Satoru Iwata: First, about the specs, this time we have designed the hardware so that developers will not think that they cannot make the software that they would really like to make (on Nintendo 3DS) due to spec limitations. Another thing I’d like to discuss is about its capability of generating 3D images. For many years, Nintendo has been trying to make it happen. And the reason why we have come to believe we can finally make it with Nintendo 3DS is the availability or the good combination between the graphics capability of the 3D LCD, its resolution and the ability of the hardware to generate 3D images which can deliver the realism of the 3D world. More specifically, we needed a certain level or higher of LCD resolution. With the LCD, we needed a certain level or higher 3D projection capability. We needed hardware which could generate a certain level of the realism when it creates the 3D graphics. I understand that a number of you were able to have the hands-on experience of Nintendo 3DS today. The level of the 3D expression that you’ve just experienced has been realized by the combination of these factors.

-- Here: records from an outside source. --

<file path="src/source/mem_stage_pkg.sv">
package mem_stage_pkg;

    typedef logic [63:0] xlen_t;       // Data, address and PC width
    typedef logic [8:0]  rstrb_t;      // Load lanes plus sign control
    typedef logic [7:0]  wstrb_t;      // Store byte lanes
    typedef logic [4:0]  reg_addr_t;   // Destination register number
    typedef logic [2:0]  regin_sel_t;  // Writeback source code

    // Bits 7 to 0 of a load strobe select byte lanes, bit 8 requests sign extension
    localparam int NUM_LANES      = 8;
    localparam int RSTRB_SIGN_BIT = 8;

    typedef enum regin_sel_t {
        WB_ALU  = 3'd0,                // ALU result
        WB_LOAD = 3'd1,                // Aligned load data
        WB_PC4  = 3'd2                 // Return address
    } wb_sel_e;

endpackage

</file>
<file path="src/source/ex_mem_if.sv">
`timescale 1ns/1ps

interface ex_mem_if;
    import mem_stage_pkg::*;

    logic       valid;
    rstrb_t     rstrb;
    wstrb_t     wstrb;
    xlen_t      alu_out;
    xlen_t      mem_addr;
    xlen_t      rs2_data;                // Store data
    logic       mem_wen;
    xlen_t      pc;
    logic       reg_wen;
    reg_addr_t  rd_addr;
    regin_sel_t regin_sel;

    modport producer (
        output valid, rstrb, wstrb, alu_out, mem_addr, rs2_data,
               mem_wen, pc, reg_wen, rd_addr, regin_sel
    );

    modport ctrl (
        input valid, rstrb, wstrb, mem_wen, mem_addr, reg_wen
    );

    // Shared by the RAM and the MEM/WB register
    modport mem (
        input valid, rstrb, alu_out, mem_addr, rs2_data, pc, rd_addr, regin_sel
    );

endinterface

</file>
<file path="src/source/mem_stage_ctrl.sv">
`timescale 1ns/1ps

module mem_stage_ctrl (
    input  logic                  I_sys_clk,
    input  logic                  I_rst,
    ex_mem_if.ctrl                em,
    output logic                  ram_ren,
    output mem_stage_pkg::wstrb_t ram_we,
    output logic                  reg_wen_ok,
    output logic                  fault
);
    import mem_stage_pkg::*;

    logic       is_load;
    logic       access;
    wstrb_t     lanes;
    wstrb_t     run_mask;
    logic [3:0] width;
    logic [2:0] low;
    logic       contiguous;
    logic       width_ok;
    logic       misaligned;

    always_comb begin
        is_load = |em.rstrb[RSTRB_SIGN_BIT-1:0];
        lanes   = is_load ? em.rstrb[RSTRB_SIGN_BIT-1:0] : em.wstrb;
        access  = is_load || em.mem_wen;
        width   = '0;
        low     = '0;
        for (int i = NUM_LANES - 1; i >= 0; i--) begin
            if (lanes[i]) begin
                low = 3'(i);                       // Ends on the lowest set lane
            end
        end
        for (int i = 0; i < NUM_LANES; i++) begin
            width = width + 4'(lanes[i]);
        end
    end

    // The lanes must form one run of width bits starting at the lowest lane
    assign run_mask   = wstrb_t'((9'd1 << width) - 9'd1);
    assign contiguous = ((lanes >> low) == run_mask);
    assign width_ok   = (width == 4'd1) || (width == 4'd2) || (width == 4'd4) || (width == 4'd8);

    assign misaligned = !width_ok || !contiguous || (low != em.mem_addr[2:0]) ||
                        ((low & 3'(width - 4'd1)) != 3'd0);

    assign fault      = em.valid && access && misaligned;
    assign ram_ren    = em.valid && is_load;
    assign ram_we     = (em.valid && em.mem_wen && !fault) ? em.wstrb : '0;
    assign reg_wen_ok = em.valid && em.reg_wen && !fault;

    // Single-port RAM sees at most one access per cycle
    a_one_access: assert property (
        @(posedge I_sys_clk) disable iff (I_rst)
        !(ram_ren && (|ram_we))
    ) else $error("RAM read and write enabled in the same cycle");

endmodule

</file>
<file path="src/flat_wrapper.sv">
// flat-port wrapper written by rule: the top's interface ports become plain ports
module mem_stage_ctrl_flat import mem_stage_pkg::*;
  (I_sys_clk, I_rst, ram_ren, ram_we, reg_wen_ok, fault, em_valid, em_rstrb, em_wstrb, em_mem_wen, em_mem_addr, em_reg_wen);
  ex_mem_if em_i ();
  input  logic I_sys_clk;
  input  logic I_rst;
  output logic ram_ren;
  output mem_stage_pkg::wstrb_t ram_we;
  output logic reg_wen_ok;
  output logic fault;
  input wire logic [$bits(em_i.valid)-1:0] em_valid;
  input wire logic [$bits(em_i.rstrb)-1:0] em_rstrb;
  input wire logic [$bits(em_i.wstrb)-1:0] em_wstrb;
  input wire logic [$bits(em_i.mem_wen)-1:0] em_mem_wen;
  input wire logic [$bits(em_i.mem_addr)-1:0] em_mem_addr;
  input wire logic [$bits(em_i.reg_wen)-1:0] em_reg_wen;
  assign em_i.valid = em_valid;
  assign em_i.rstrb = em_rstrb;
  assign em_i.wstrb = em_wstrb;
  assign em_i.mem_wen = em_mem_wen;
  assign em_i.mem_addr = em_mem_addr;
  assign em_i.reg_wen = em_reg_wen;
  mem_stage_ctrl u_core (.I_sys_clk(I_sys_clk), .I_rst(I_rst), .em(em_i), .ram_ren(ram_ren), .ram_we(ram_we), .reg_wen_ok(reg_wen_ok), .fault(fault));
endmodule
</file>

The Tag Mode of Nintendo DS has already been fun, but there were certain limits as to what it could do with Nintendo DS. While we understood that it would be good if Nintendo DS players could easily pause game play at any time in order to do other things, the specs of Nintendo DS did not allow us to do so. Above all, we needed to improve the system, such as how we could add much more memory and what needed to be done on the CPU and so forth. We intensified the hardware so that a number of new ideas that were impossible before can now be the reality. For example, we shall be able to make new proposals about what you can do by easily pausing the game on play.

Another concrete example is AR (Augmented Reality). While 3D image production ability is suited to AR games, doing so requires a certain type of processing capability. So, taking into consideration various factors, we have come to the current specs.

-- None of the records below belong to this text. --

[src/sb_defs.svh]
/*
  Sizing macros for the register scoreboard.
  Include this wherever a port width or array depth is needed; the
  type definitions built on these live in sb_pkg.
*/
`ifndef SB_DEFS_SVH
`define SB_DEFS_SVH

// architectural register file
`define SB_NUM_REGS 32
`define SB_REG_ADDR_W 5

// shared issue timer, value 0 is the "ready" tag
`define SB_TID_W 3

// source operand lookups per cycle
`define SB_RD_PORTS 4

// issue lanes, also the number of writeback ports
`define SB_ISSUE_W 2

`endif
[src/sb_pkg.sv]
/*
  Types shared by the scoreboard blocks and the testbench.
  Import with a wildcard in the module header; sizes come from the
  macros in sb_defs.svh.
*/
`default_nettype none

`include "sb_defs.svh"

package sb_pkg;

  // architectural register number
  typedef logic [`SB_REG_ADDR_W-1:0] reg_addr_t;

  // issue timer value
  // 0 never comes out of the allocator and means data ready
  typedef logic [`SB_TID_W-1:0] tid_t;

  // tag handed to each issued instruction
  // lane is the low bit, so the tag reads as {tid, lane}
  typedef struct packed {
    tid_t tid;
    logic lane;
  } issue_tag_t;

endpackage

`default_nettype wire

[src/wb_port_if.sv]
/*
  Writeback ports into the commit board.
  The source side drives address, timer and valid; the board forms
  its own write enables with register 0 masked.
*/
`timescale 1ns/1ns
`default_nettype none

`include "sb_defs.svh"

interface wb_port_if import sb_pkg::*; ();

  reg_addr_t [`SB_ISSUE_W-1:0] wb_addr;
  tid_t [`SB_ISSUE_W-1:0] wb_tid;
  logic [`SB_ISSUE_W-1:0] wb_valid;
  logic [`SB_ISSUE_W-1:0] wb_en;

  modport src (
    output wb_addr,
    output wb_tid,
    output wb_valid
  );

  modport board (
    input  wb_addr,
    input  wb_tid,
    input  wb_valid,
    output wb_en
  );

endinterface

`default_nettype wire

[src/issue_port_if.sv]
/*
  Issue bundle between the allocator and the scoreboard.
  The top level drives the read addresses, issue strobes and write
  addresses; the allocator adds the tags and the masked write enables.
  All strobes are single-cycle levels, there is no handshake.
*/
`timescale 1ns/1ns
`default_nettype none

`include "sb_defs.svh"

interface issue_port_if import sb_pkg::*; ();

  // source operand lookups, straight from the top
  reg_addr_t [`SB_RD_PORTS-1:0] rd_addr;

  // per-lane issue
  logic [`SB_ISSUE_W-1:0] issue;
  reg_addr_t [`SB_ISSUE_W-1:0] wr_addr;
  issue_tag_t [`SB_ISSUE_W-1:0] wr_tag;
  // issue with register 0 masked off
  logic [`SB_ISSUE_W-1:0] wr_en;

  modport alloc (
    input  issue,
    input  wr_addr,
    output wr_tag,
    output wr_en
  );

  modport board (
    input rd_addr,
    input issue,
    input wr_addr,
    input wr_tag,
    input wr_en
  );

endinterface

`default_nettype wire

[src/sb_top.sv]
/*
  Top level of the register scoreboard.
  Plain ports on the outside; inside, the issue bundle and the
  writeback ports travel as interfaces between allocator, boards and
  status logic. Lookups are combinational, issues and writebacks show
  up from the next cycle. The block never stalls.
*/
`timescale 1ns/1ns
`default_nettype none

`include "sb_defs.svh"

module sb_top import sb_pkg::*; (
  input  logic clk,
  input  logic rst_n,
  // operand lookups
  input  reg_addr_t  [`SB_RD_PORTS-1:0] rd_addr_i,
  // issue
  input  logic       [`SB_ISSUE_W-1:0]  issue_i,
  input  reg_addr_t  [`SB_ISSUE_W-1:0]  wr_addr_i,
  output issue_tag_t [`SB_ISSUE_W-1:0]  wr_tag_o,
  // writeback
  input  reg_addr_t  [`SB_ISSUE_W-1:0]  wb_addr_i,
  input  tid_t       [`SB_ISSUE_W-1:0]  wb_tid_i,
  input  logic       [`SB_ISSUE_W-1:0]  wb_valid_i,
  // operand status
  output issue_tag_t [`SB_RD_PORTS-1:0] rd_tag_o,
  output logic       [`SB_RD_PORTS-1:0] rd_ready_o,
  output logic       [`SB_RD_PORTS-1:0] rd_fwd_lane_o
);

  issue_port_if issue_if ();
  wb_port_if wb_if ();

  tid_t [`SB_RD_PORTS-1:0] commit_tid;

  // outside world into the interfaces
  assign issue_if.rd_addr = rd_addr_i;
  assign issue_if.issue = issue_i;
  assign issue_if.wr_addr = wr_addr_i;
  assign wr_tag_o = issue_if.wr_tag;

  assign wb_if.wb_addr = wb_addr_i;
  assign wb_if.wb_tid = wb_tid_i;
  assign wb_if.wb_valid = wb_valid_i;

  issue_alloc u_issue_alloc (
    .clk   (clk),
    .rst_n (rst_n),
    .ports (issue_if.alloc)
  );

  scoreboard u_scoreboard (
    .clk          (clk),
    .rst_n        (rst_n),
    .ports        (issue_if.board),
    .wb           (wb_if.board),
    .issue_tag_o  (rd_tag_o),
    .commit_tid_o (commit_tid)
  );

  operand_status u_operand_status (
    .issue_tag_i  (rd_tag_o),
    .commit_tid_i (commit_tid),
    .ready_o      (rd_ready_o),
    .fwd_lane_o   (rd_fwd_lane_o)
  );

endmodule

`default_nettype wire

[src/operand_status.sv]
/*
  Output side of the scoreboard.
  For each source operand, compares the timer part of its issue tag
  with the commit board entry. A match means the value is in the
  register file; otherwise the lane bit of the tag names the pipeline
  that will forward it.
*/
`timescale 1ns/1ns
`default_nettype none

`include "sb_defs.svh"

module operand_status import sb_pkg::*; (
  input  issue_tag_t [`SB_RD_PORTS-1:0] issue_tag_i,
  input  tid_t       [`SB_RD_PORTS-1:0] commit_tid_i,
  output logic       [`SB_RD_PORTS-1:0] ready_o,
  output logic       [`SB_RD_PORTS-1:0] fwd_lane_o
);

  always_comb begin
    for (int r = 0; r < `SB_RD_PORTS; r++) begin
      // latest writer already written back
      ready_o[r] = (issue_tag_i[r].tid == commit_tid_i[r]);
      // lane only means something while pending
      if (ready_o[r]) begin
        fwd_lane_o[r] = 1'b0;
      end else begin
        fwd_lane_o[r] = issue_tag_i[r].lane;
      end
    end
  end

endmodule

`default_nettype wire

[src/scoreboard.sv]
/*
  Processing part of the scoreboard.
  The issue board keeps the tag of the latest writer of each register,
  the commit board the timer of the latest writeback. Both are looked
  up with the same four source addresses and the raw entries go to the
  status logic. Lookups are combinational, writes land at the next edge.
*/
`timescale 1ns/1ns
`default_nettype none

`include "sb_defs.svh"

module scoreboard import sb_pkg::*; (
  input  logic clk,
  input  logic rst_n,
  issue_port_if.board ports,
  wb_port_if.board wb,
  output issue_tag_t [`SB_RD_PORTS-1:0] issue_tag_o,
  output tid_t       [`SB_RD_PORTS-1:0] commit_tid_o
);

  // writeback to register 0 is dropped
  for (genvar p = 0; p < `SB_ISSUE_W; p++) begin : g_wb_en
    assign wb.wb_en[p] = wb.wb_valid[p] && (wb.wb_addr[p] != '0);
  end

  // tag of the latest issued writer
  regfile_4r2w #(
    .payload_t (issue_tag_t)
  ) issue_board (
    .clk   (clk),
    .rst_n (rst_n),
    .ra_i  (ports.rd_addr),
    .rd_o  (issue_tag_o),
    .wa_i  (ports.wr_addr),
    .wd_i  (ports.wr_tag),
    .we_i  (ports.wr_en)
  );

  // timer of the latest writeback
  regfile_4r2w #(
    .payload_t (tid_t)
  ) commit_board (
    .clk   (clk),
    .rst_n (rst_n),
    .ra_i  (ports.rd_addr),
    .rd_o  (commit_tid_o),
    .wa_i  (wb.wb_addr),
    .wd_i  (wb.wb_tid),
    .we_i  (wb.wb_en)
  );

endmodule

`default_nettype wire

[src/regfile_4r2w.sv]
/*
  Small register file with four combinational read ports and two
  write ports, written at the rising clock.
  The payload type is a parameter so the same block holds issue tags
  or commit timers. All entries clear to zero at reset. On a write
  collision to one address, port 1 wins.
*/
`timescale 1ns/1ns
`default_nettype none

`include "sb_defs.svh"

module regfile_4r2w import sb_pkg::*; #(
  parameter type payload_t = logic [3:0]
) (
  input  logic clk,
  input  logic rst_n,
  // read side
  input  reg_addr_t [`SB_RD_PORTS-1:0] ra_i,
  output payload_t  [`SB_RD_PORTS-1:0] rd_o,
  // write side
  input  reg_addr_t [`SB_ISSUE_W-1:0] wa_i,
  input  payload_t  [`SB_ISSUE_W-1:0] wd_i,
  input  logic      [`SB_ISSUE_W-1:0] we_i
);

  payload_t [`SB_NUM_REGS-1:0] mem_q;

  // reads see the old entry during a same-cycle write
  for (genvar r = 0; r < `SB_RD_PORTS; r++) begin : g_rd
    assign rd_o[r] = mem_q[ra_i[r]];
  end

  always_ff @(posedge clk) begin
    if (!rst_n) begin
      for (int i = 0; i < `SB_NUM_REGS; i++) begin
        mem_q[i] <= '0;
      end
    end else begin
      // ascending order so the higher port lands last
      for (int w = 0; w < `SB_ISSUE_W; w++) begin
        if (we_i[w]) begin
          mem_q[wa_i[w]] <= wd_i[w];
        end
      end
    end
  end

endmodule

`default_nettype wire

[src/issue_alloc.sv]
/*
  Issue side of the scoreboard.
  Keeps the single issue timer shared by both lanes and turns each
  issue into a tag {timer, lane} plus a write enable for the issue
  board. The timer counts 1..7 and never shows 0, which is reserved
  for operands that need no forwarding.
*/
`timescale 1ns/1ns
`default_nettype none

`include "sb_defs.svh"

module issue_alloc import sb_pkg::*; (
  input logic clk,
  input logic rst_n,
  issue_port_if.alloc ports
);

  tid_t timer_q;
  tid_t timer_d;

  // advance on any issue, 7 wraps back to 1
  always_comb begin
    timer_d = timer_q;
    if (|ports.issue) begin
      if (timer_q == '1) begin
        timer_d = tid_t'(1);
      end else begin
        timer_d = timer_q + tid_t'(1);
      end
    end
  end

  always_ff @(posedge clk) begin
    if (!rst_n) begin
      timer_q <= tid_t'(1);
    end else begin
      timer_q <= timer_d;
    end
  end

  // both lanes share this cycle's timer and differ only in lane
  for (genvar l = 0; l < `SB_ISSUE_W; l++) begin : g_lane
    assign ports.wr_tag[l].tid = timer_q;
    assign ports.wr_tag[l].lane = 1'(l);
    // register 0 is hardwired, never tracked
    assign ports.wr_en[l] = ports.issue[l] && (ports.wr_addr[l] != '0);
  end

endmodule

`default_nettype wire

As for the battery, it is inevitable that Nintendo 3DS will be a device which requires more frequent recharging than Nintendo DS. This is why we are going to include the cradle, which is a dedicated battery charger. Perhaps we may need to dispatch to our consumers a message, something like, “Please place your Nintendo 3DS on the cradle as soon as you return home with it.”

As for your final question, Nintendo 3DS, in fact, embodies storage (NAND memory). However, we’d like to use it mainly for the system. Our consumers’ needs widely vary depending on who plays with Nintendo 3DS. Some won’t need the expanded memory at all. Some will download much software onto Nintendo 3DS. If they download many titles, the SD memory card that we will include shall not be big enough. We wanted to make the system, so that, when Nintendo 3DS owners require additional memory, they could do so simply by inserting a new bigger-sized SD memory card. We have designed the system as if the hardware’s internal memory can be expanded simply by adding a new SD memory card. The owners can save the software on the new SD memory card and activate the software from the SD memory card. The ability to be able to do so can sometimes contradict with the maintenance of tight security. We would like to brush up on that aspect before the launch.